I think I have a sinus infection...well, I know I have a sinus infection but I am trying to deny that I don’t feel well. I have felt it coming for about a week...there is really nothing I can do. They just come at change of season and I suffer until I get antibiotics. Then I will begin to feel better.
I haven’t really been sick in over a year. I think I got one sinus infection last year but was not in denial about it so I took care of it super quickly and it was over before it really started. This year I have been fairly stubborn about denying that it was happening.
In my defense, I also got the vaccine so I wasn’t sure if I was having a reaction or just getting a sinus infection. Well, I know now.

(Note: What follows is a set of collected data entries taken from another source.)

$ cat config.mk
export PLATFORM = sky130hd
export DESIGN_NAME = pll_rst_seq
export DESIGN_NICKNAME = d
export VERILOG_FILES = /design/src/rtl/pll_rst_seq.sv
export SDC_FILE = /design/constraint.sdc
export NUM_CORES = 1
export LEC_CHECK = 0
export ABC_CLOCK_PERIOD_IN_PS = 1300
export CAP_MARGIN = 10
export CORE_ASPECT_RATIO = 1.4
export CORE_MARGIN = 2
export CORE_UTILIZATION = 45
export CTS_BUF_LIST = sky130_fd_sc_hd__clkbuf_16
export CTS_CLUSTER_SIZE = 8
export DETAILED_ROUTE_END_ITERATION = 6
export PLACE_DENSITY_LB_ADDON = 0.12
export SYNTH_ARGS = -nofsm -noshare
export SYNTH_HDL_FRONTEND = slang
export SYNTH_SLANG_ARGS = --single-unit
$ cat constraint.sdc
create_clock -name clkin -period 1.3 [get_ports clkin]
set_input_delay 0.195 -clock clkin [delete_from_list [all_inputs] [get_ports clkin]]
set_output_delay 0.195 -clock clkin [all_outputs]
set_load 0.1 [all_outputs]
$ cat src/rtl/pll_rst_seq.sv
`default_nettype none
// ============================================================================
// Module   : pll_rst_seq
// Brief    : PLL reset pulse, lock qualification and downstream reset release.
//            Define PLL_RST_SEQ_TIMEOUT_EN to add the WAIT_LOCK retry timeout.
// Revision : 1.0 - initial release
// ============================================================================
module pll_rst_seq #(
    parameter int PLLRST_CYC  = 8,
    parameter int LOCK_FILT   = 16,
    parameter int HOLD_CYC    = 1024,
    parameter int TIMEOUT_CYC = 65536
) (
    input  logic       clkin,
    input  logic       rst,
    input  logic       pll_lock,
    output logic       pll_rst,
    output logic       rst_out,
    output logic       ready,
    output logic [7:0] relock_cnt,
    output logic [1:0] state
);

    localparam int c_prst_w = (PLLRST_CYC > 1) ? $clog2(PLLRST_CYC) : 1;
    localparam int c_filt_w = (LOCK_FILT  > 1) ? $clog2(LOCK_FILT)  : 1;
    localparam int c_hold_w = (HOLD_CYC   > 1) ? $clog2(HOLD_CYC)   : 1;

    localparam logic [c_prst_w-1:0] c_prst_last = c_prst_w'(PLLRST_CYC - 1);
    localparam logic [c_filt_w-1:0] c_filt_last = c_filt_w'(LOCK_FILT - 1);
    localparam logic [c_hold_w-1:0] c_hold_last = c_hold_w'(HOLD_CYC - 1);

    typedef enum logic [1:0] {
        S_PLL_RST   = 2'd0,
        S_WAIT_LOCK = 2'd1,
        S_HOLD      = 2'd2,
        S_RUN       = 2'd3
    } state_t;

    state_t              r_state;
    state_t              w_state_nxt;
    logic                r_sync1;
    logic                r_sync2;
    logic                w_lock_s;
    logic [c_filt_w-1:0] r_filt_cnt;
    logic                r_filt_done;
    logic                w_lock_f;
    logic [c_prst_w-1:0] r_prst_cnt;
    logic                w_prst_done;
    logic [c_hold_w-1:0] r_hold_cnt;
    logic                w_hold_done;
    logic                w_timeout;
    logic                r_pll_rst;
    logic                r_rst_out;
    logic                r_ready;
    logic [7:0]          r_relock;

    always_ff @(posedge clkin) begin
        if (rst) begin
            r_sync1 <= 1'b0;
            r_sync2 <= 1'b0;
        end else begin
            r_sync1 <= pll_lock;
            r_sync2 <= r_sync1;
        end
    end

    assign w_lock_s = r_sync2;

    // Lock is accepted after LOCK_FILT high cycles but dropped combinationally
    // the moment the synchronised input goes low.
    always_ff @(posedge clkin) begin
        if (rst || r_state == S_PLL_RST || !w_lock_s) begin
            r_filt_cnt  <= '0;
            r_filt_done <= 1'b0;
        end else if (r_filt_cnt == c_filt_last) begin
            r_filt_done <= 1'b1;
        end else begin
            r_filt_cnt <= r_filt_cnt + 1'b1;
        end
    end

    assign w_lock_f = w_lock_s & r_filt_done;

    always_ff @(posedge clkin) begin
        if (rst || r_state != S_PLL_RST) begin
            r_prst_cnt <= '0;
        end else if (!w_prst_done) begin
            r_prst_cnt <= r_prst_cnt + 1'b1;
        end
    end

    assign w_prst_done = (r_prst_cnt == c_prst_last);

    always_ff @(posedge clkin) begin
        if (rst || r_state != S_HOLD || !w_lock_f) begin
            r_hold_cnt <= '0;
        end else if (!w_hold_done) begin
            r_hold_cnt <= r_hold_cnt + 1'b1;
        end
    end

    assign w_hold_done = (r_hold_cnt == c_hold_last);

`ifdef PLL_RST_SEQ_TIMEOUT_EN
    localparam int c_to_w = (TIMEOUT_CYC > 1) ? $clog2(TIMEOUT_CYC) : 1;
    localparam logic [c_to_w-1:0] c_to_last = c_to_w'(TIMEOUT_CYC - 1);

    logic [c_to_w-1:0] r_to_cnt;

    always_ff @(posedge clkin) begin
        if (rst || r_state != S_WAIT_LOCK || w_lock_f) begin
            r_to_cnt <= '0;
        end else if (r_to_cnt != c_to_last) begin
            r_to_cnt <= r_to_cnt + 1'b1;
        end
    end

    assign w_timeout = (r_to_cnt == c_to_last);
`else
    // Without the retry timer WAIT_LOCK waits forever; TIMEOUT_CYC is inert.
    logic w_unused_timeout;
    assign w_unused_timeout = (TIMEOUT_CYC > 0);
    assign w_timeout        = 1'b0;
`endif

    always_comb begin
        w_state_nxt = r_state;
        case (r_state)
            S_PLL_RST:   if (w_prst_done) w_state_nxt = S_WAIT_LOCK;
            S_WAIT_LOCK: begin
                if (w_lock_f)       w_state_nxt = S_HOLD;
                else if (w_timeout) w_state_nxt = S_PLL_RST;
            end
            S_HOLD: begin
                if (!w_lock_f)        w_state_nxt = S_WAIT_LOCK;
                else if (w_hold_done) w_state_nxt = S_RUN;
            end
            S_RUN:       if (!w_lock_f) w_state_nxt = S_PLL_RST;
            default:     w_state_nxt = S_PLL_RST;
        endcase
    end

    // Outputs are decoded from the next state so they stay aligned with r_state.
    always_ff @(posedge clkin) begin
        if (rst) begin
            r_state   <= S_PLL_RST;
            r_pll_rst <= 1'b1;
            r_rst_out <= 1'b1;
            r_ready   <= 1'b0;
            r_relock  <= 8'd0;
        end else begin
            r_state   <= w_state_nxt;
            r_pll_rst <= (w_state_nxt == S_PLL_RST);
            r_rst_out <= (w_state_nxt != S_RUN);
            r_ready   <= (w_state_nxt == S_RUN);
            if (r_state == S_RUN && !w_lock_f && r_relock != 8'hFF) begin
                r_relock <= r_relock + 8'd1;
            end
        end
    end

    assign pll_rst    = r_pll_rst;
    assign rst_out    = r_rst_out;
    assign ready      = r_ready;
    assign relock_cnt = r_relock;
    assign state      = r_state;

endmodule

`default_nettype wire
[Yosys cells after proc, flatten, opt, wreduce, memory -nomap -nowiden]
Cells that the tools add are included.
Storage, ports and cells
  bits in latches: 0
  ROM bits: 0
  output and inout bits: 13
  word-level logic and storage cells: 44
  RAM bits: 0
  input port bits: 3
  memories: 0
  flip-flop bits (word level): 33
Operators by class
  shift-type cells: 0
  multiply operators: 0
  eq/ne operators: 10
  magnitude comparators: 0
  add/sub/neg operators: 4
  multiplexer cells: 6
  div/mod/pow operators: 0
  bitwise gates (word level): 1
  reductions and logical operators: 12
Operators by type and width (number)
  10-bit by 1-bit adder with 10-bit output (second input constant): 1
  10-bit == test (second input constant): 1
  2-bit two-way mux: 5
  8-bit by 1-bit adder with 8-bit output (second input constant): 1
  8-bit inequality test (second input constant): 1
  2-bit one-hot mux with 4 select lines: 1
  2-bit == test (second input constant): 3
  1-bit logical OR: 5
  4-bit by 1-bit adder with 4-bit output (second input constant): 1
  4-bit == test (second input constant): 1
  2-bit zero test: 2
  2-bit inequality test (second input constant): 2
  3-bit by 1-bit adder with 3-bit output (second input constant): 1
  3-bit == test (second input constant): 1
  2-bit by 1-bit == test with 1-bit output (second input constant): 1
  1-bit logical AND: 2
  1-bit zero test: 2
  2-bit nonzero test: 1
  1-bit bitwise AND: 1

[Logic depth before layout (Yosys ltp)]
  depth in word-level cells: 5
  depth in mapped cells: 5
  gate-level depth less buffers: 5

[Least setup slack after synthesis]
Ideal clock, no wire load.
  path type: reg-to-reg
  start: register r_relock[0] (netlist: relock_cnt[0])
  end: register r_relock[4] (netlist: relock_cnt[4])
  arrival time: 2062 ps
  buffers on the path: 0
  path slack: -832 ps
  stages on the path, launching flop included: 6
  cells stage by stage: dfxtp_1 -> ha_1 -> and2_1 -> nand4_1 -> or3_1 -> a21oi_1
On the way
  cells in the longest elaborated chain, start to end: 2
RTL lines
  start: declaration: line 55  | logic [7:0] r_relock;
  start signal: assignment: line 157  | r_relock <= r_relock + 8'd1;
  branches (longest 2 deep; another with 8-bit by 1-bit adder with 8-bit output)
Several ways; the timed one is not identified.
A chain may end at the register's enable or synchronous reset.

[Final worst setup path]
  start: register r_hold_cnt[0]
  end: register r_hold_cnt[5]
On the way
  cells in the longest elaborated chain, start to end: 1
RTL lines
  start: declaration: line 49  | logic [c_hold_w-1:0] r_hold_cnt;
  start signal: assignment: line 98  | r_hold_cnt <= r_hold_cnt + 1'b1;
  10-bit by 1-bit adder with 10-bit output / 10-bit == test (equally long branches): line 98, 102
Parallel ways exist; a longest one is shown, timed or not.

==> out/qor.yml <==
detail-route-antenna-nets: 0
worstSetupEndpointType: "flip-flop"
place_inst: 237
syn_avg_cell_area_sq_um: 9.12
htreeDepth: 2
switching_power_mw: 0.415
grt_pass1_wl_microns: 6070
required_ps: 1460
place_ws_ps: -96.4
hold-path-endpoint: "r_sync2"
synth_async_sr_flop_share: 0
layout-drive-gt1-share: 0.493
min_period_ps: 1350
hold_depth: 1
slew_violations: 0
setup_violations: 5
cp_max_fo: 5
avgRoutedWirePerCell_microns: 15.5
hpwl_microns: 2550
grt_max_degree: 11
worst_r2r_startpoint: "r_hold_cnt[0]"
synthDistinctLibCells: 38
drt_iter0_markers: 35
antenna_found_initial: 0
p_int_mw: 1.72
synth_common_cells: "dfxtp_1, nor2_1, a31oi_1"
port_buffers: 15
synth-seq-area-share: 0.458
hold_viol: 0
yosysTopAreaCell: "dfxtp_1"
tightest_slew_ps: 421
synth_area_leaders: "dfxtp_1, nor2_1, ha_1, a31oi_1, mux2i_1"
cts_tree: "built"
core_area_sq_um: 3090
synth_fp_nets: 166
area_growth_pct: 68.6
seq_power_share: 0.474
final.setup.tns_ps: -142
min_from: "r_sync1"
synth_top_flop_cell: "dfxtp_1"
instances_no_fill: 256
via_per_inst: 5.52
rsz0062_at_grt: "yes"
drc: 0
io-pin-count: 16
fin_worst_skew_ps: 3.70
path_clk_slew_ps: 50
initial_utilization: 0.466
die_w_microns: 51.8
maxSlewHeadroom: 0.718
grt_pass1_vias: 1446
ir_drop_v: 0.000864
netlist_instances: 158
p_total_mw: 2.14
clk_latency_ps: 270
die_area_sq_um: 3680
ctsHoldBuffers: 0
cts_buffer_depth: 2
synth_top_family_by_area: "simple AND/OR/NAND/NOR gates"
first_pass_iters: 4
rr_endpoint: "r_hold_cnt[5]"
grt_overflow: 0
fin_crit_sh: 1.04
worstSetupStartpointType: "flip-flop"
clkPwrFrac: 0.496
track_usage: 0.220
synth-edff-count: 0
rrSetupSlack_ps: -50
yosys.area_share.simple: 0.248
fin_util: 0.786
p_leak_nw: 0.936
cts_root_buffer: "clkbuf_16"
final_nets: 224
insertedDiodeCount: 0
fmax_mhz: 742
synth-compound-area-share: 0.148
outcome: "finished, violations left"
crit_path_start: "r_hold_cnt[0]"
synthDominantCellAreaShare: 0.458
violations: "negative setup slack"
swShare: 0.194
num_vias: 1412
synthMuxAreaShare: 0.0347
arrival_ps: 1510
synth_fa_ha_area_frac: 0.0434
yosysWarnings: 0
rows: 24
routed_wl_microns: 3970
critical_path_class: "reg -> reg"
setup_ws_ps: -47.6
synth_xor_area_frac: 0.0365
fill_cells: 203
combPwrFrac: 0.029
cts_inserted_buffers: 5
synth_area_sq_um: 1440
maxCapViolations: 0
synth.most_common_cell: "dfxtp_1"
ff2ff_path_depth: 6
p_per_area_nw_per_um2: 879
fp.dieH_microns: 71.0
place.gp.congestion: 0.828
clock-sinks: 33
hold_class: "reg -> reg"
ys_ff_latch: 33
==> power by group through the flow <==
| stage | Combinational, mW | Clock (mW) | Sequential (mW) |
|---|---|---|---|
| 3_5_place_dp | 0.0585 | 0 | 1.03 |
| 5_1_grt | 0.0711 | 1.14 | 1.01 |
| 4_1_cts | 0.0602 | 1.09 | 1.01 |
| 6_report | 0.0628 | 1.06 | 1.01 |
| 2_1_floorplan | 0.0263 | 0 | 1.04 |
| 3_3_place_gp | 0.0546 | 0 | 1.03 |
==> worst max path at each step <==
| stage | end | slack [ps] | depth (start not counted) |
|---|---|---|---|
| finish | r_hold_cnt[5] | -50 | 6 |
| global route | relock_cnt[2] | -170 | 5 |
| CTS | relock_cnt[2] | -40 | 5 |
| detailed placement | r_hold_cnt[9] | -100 | 5 |
| global placement | state[0] | -40 | 5 |
| floorplan | relock_cnt[4] | -220 | 5 |
==> kinds of logic after synthesis <==
family                   after synthesis
multiplexers                           5
AND/OR/NAND/NOR                       67
buffers and inverters                 10
flip-flops                            33
AO/OA/AOI/OAI                         32
adder cells (fa/ha/maj)                5
XOR/XNOR                               6
==> per-layer routing <==
layer	routed length [microns]	global-route usage	part of all wire	vias up
li1	-	-	-	702
met3	143	0.0633	0.036	12
met4	102	0.0936	0.026	0
met1	1430	0.207	0.36	668
met2	2290	0.418	0.58	30
met5	0	0	0	-
==> sequential cells by signal (all words and copies together) (netlist names) <==
register,count
r_prst_cnt,3
ready,1
r_sync2,1
state,2
r_filt_done,1
r_hold_cnt,10
relock_cnt,8
r_sync1,1
rst_out,1
r_filt_cnt,4
pll_rst,1
==> worst max-delay path, stage by stage (launching register included) <==
cell and delay, ps:
dfxtp_2 360, ha_4 170, buf_6 120, nand4_1 110
o211ai_1 240, xor2_1 180, nor2_1 60
==> layout make-up <==
cell class | instances | area [sq um] | area share
Timing Repair Buffer | 55 | 592 | 0.244
Clock buffer | 5 | 125 | 0.0515
Sequential cell | 33 | 714 | 0.294
Inverter | 6 | 22.5 | 0.00927
Multi-Input combinational cell | 115 | 916 | 0.377
Clock inverter | 3 | 11.3 | 0.00463
Tap cell | 39 | 48.8 | 0.0201
==> stage by stage <==
step | hold slack [ps] | area [sq um]
CTS | 461 | 2290
global route | 461 | 2430
finish | 447 | 2430
global placement | 420 | 2060
floorplan | 299 | 1560
detailed placement | 453 | 2060
==> cells in the final DEF (no fill, tap or decap), types with 2 or more instances in the layout <==
cell,instances
a211oi_1,2
a21oi_1,4
a21oi_2,2
a311oi_1,2
a31oi_1,9
and3_1,2
buf_12,13
buf_4,37
buf_6,3
clkbuf_16,5
clkdlybuf4s50_1,2
dfxtp_1,12
dfxtp_2,10
dfxtp_4,11
ha_4,3
inv_1,8
mux2i_1,5
nand2_1,5
nand2_2,2
nand3_1,6
nand4_1,3
nor2_1,20
nor2b_1,3
nor3_1,3
nor3_2,4
nor4_2,2
o211ai_1,2
o21ai_0,3
or3_1,5
xor2_1,5
==> what timing repair did <==
item,in CTS,in global routing
setup buffers,4,7
endpoints found under the setup margin,8,20
pin swaps,5,24
resized for setup,14,22
Note: power is estimated with default switching activity, not from simulation.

We are in the middle of trial at work. I have to be there, at least at the beginning to handle things and make sure it all goes smoothly. Yesterday was a shitshow. I care about the people I work with so I will show up to get it started, hell I might even stay the whole day.
And here is where I am every time I am ill which is blessedly rare. I do not know how to stay home and rest. I feel like I am not allowed to be sick or to need things like a sick day. I think in the six years I have worked for this firm I have been sick a total of eight days and seven of those were when I got the flu.
I am just not a good down person. Partly because of my drinking days...I would be so hungover that I just couldn’t function so life was always this precarious juggling act of drinking, trying to recover from the effects of drinking, living life and meeting obligations. And I was not one of those irresponsible drunks, no, not me. I was one of those people who was out there in the world, signing up for shit all over the place and then letting everyone down all the time. Showing up was something that was super hard for me.
So when I stopped destroying my life, part of my amends to all the people I worked for and paying it forward was to stop being a taker and start showing up no matter what...I may have overdone that looking back. But I also know that it is who I am and I am not really in control of the extremes I go to...
Balance, especially of self care is more of a new topic for me. I am usually so willing to throw myself out there and persevere. I guess maybe the older I get, the more I realize that every time I do that, it takes me a longer period of time to recover.
I know what I should do today...stay home, rest, call the doctor, get antibiotics. That is clearly what I need. But is what I need physically. Emotionally I need to be at work. People are counting on me and I need to be there for them.
So I will try to strive for balance...I will go to work, make sure the trial gets off and started then come home to rest. That is the best I can do today.
My concern is that once I am there, I have a tendency to stay. I do not honor what is best for me because I am smacked up against what is best for others or what others need from me. And so I cave.
I am going to try not to do that today. I am going to go in, get it handled then come home. I am going to wear not work attire to drive the point home to others that I am only there temporarily. If I get all ready for work, I know me, I will stay.
I will call the doctor. I will get antibiotics. I will take care of myself. Seriously. I will. I think...well, I am going to try.
Fuck! Taking a sick day should not be this fucking hard. Guess I see where I need to do some work...again, still.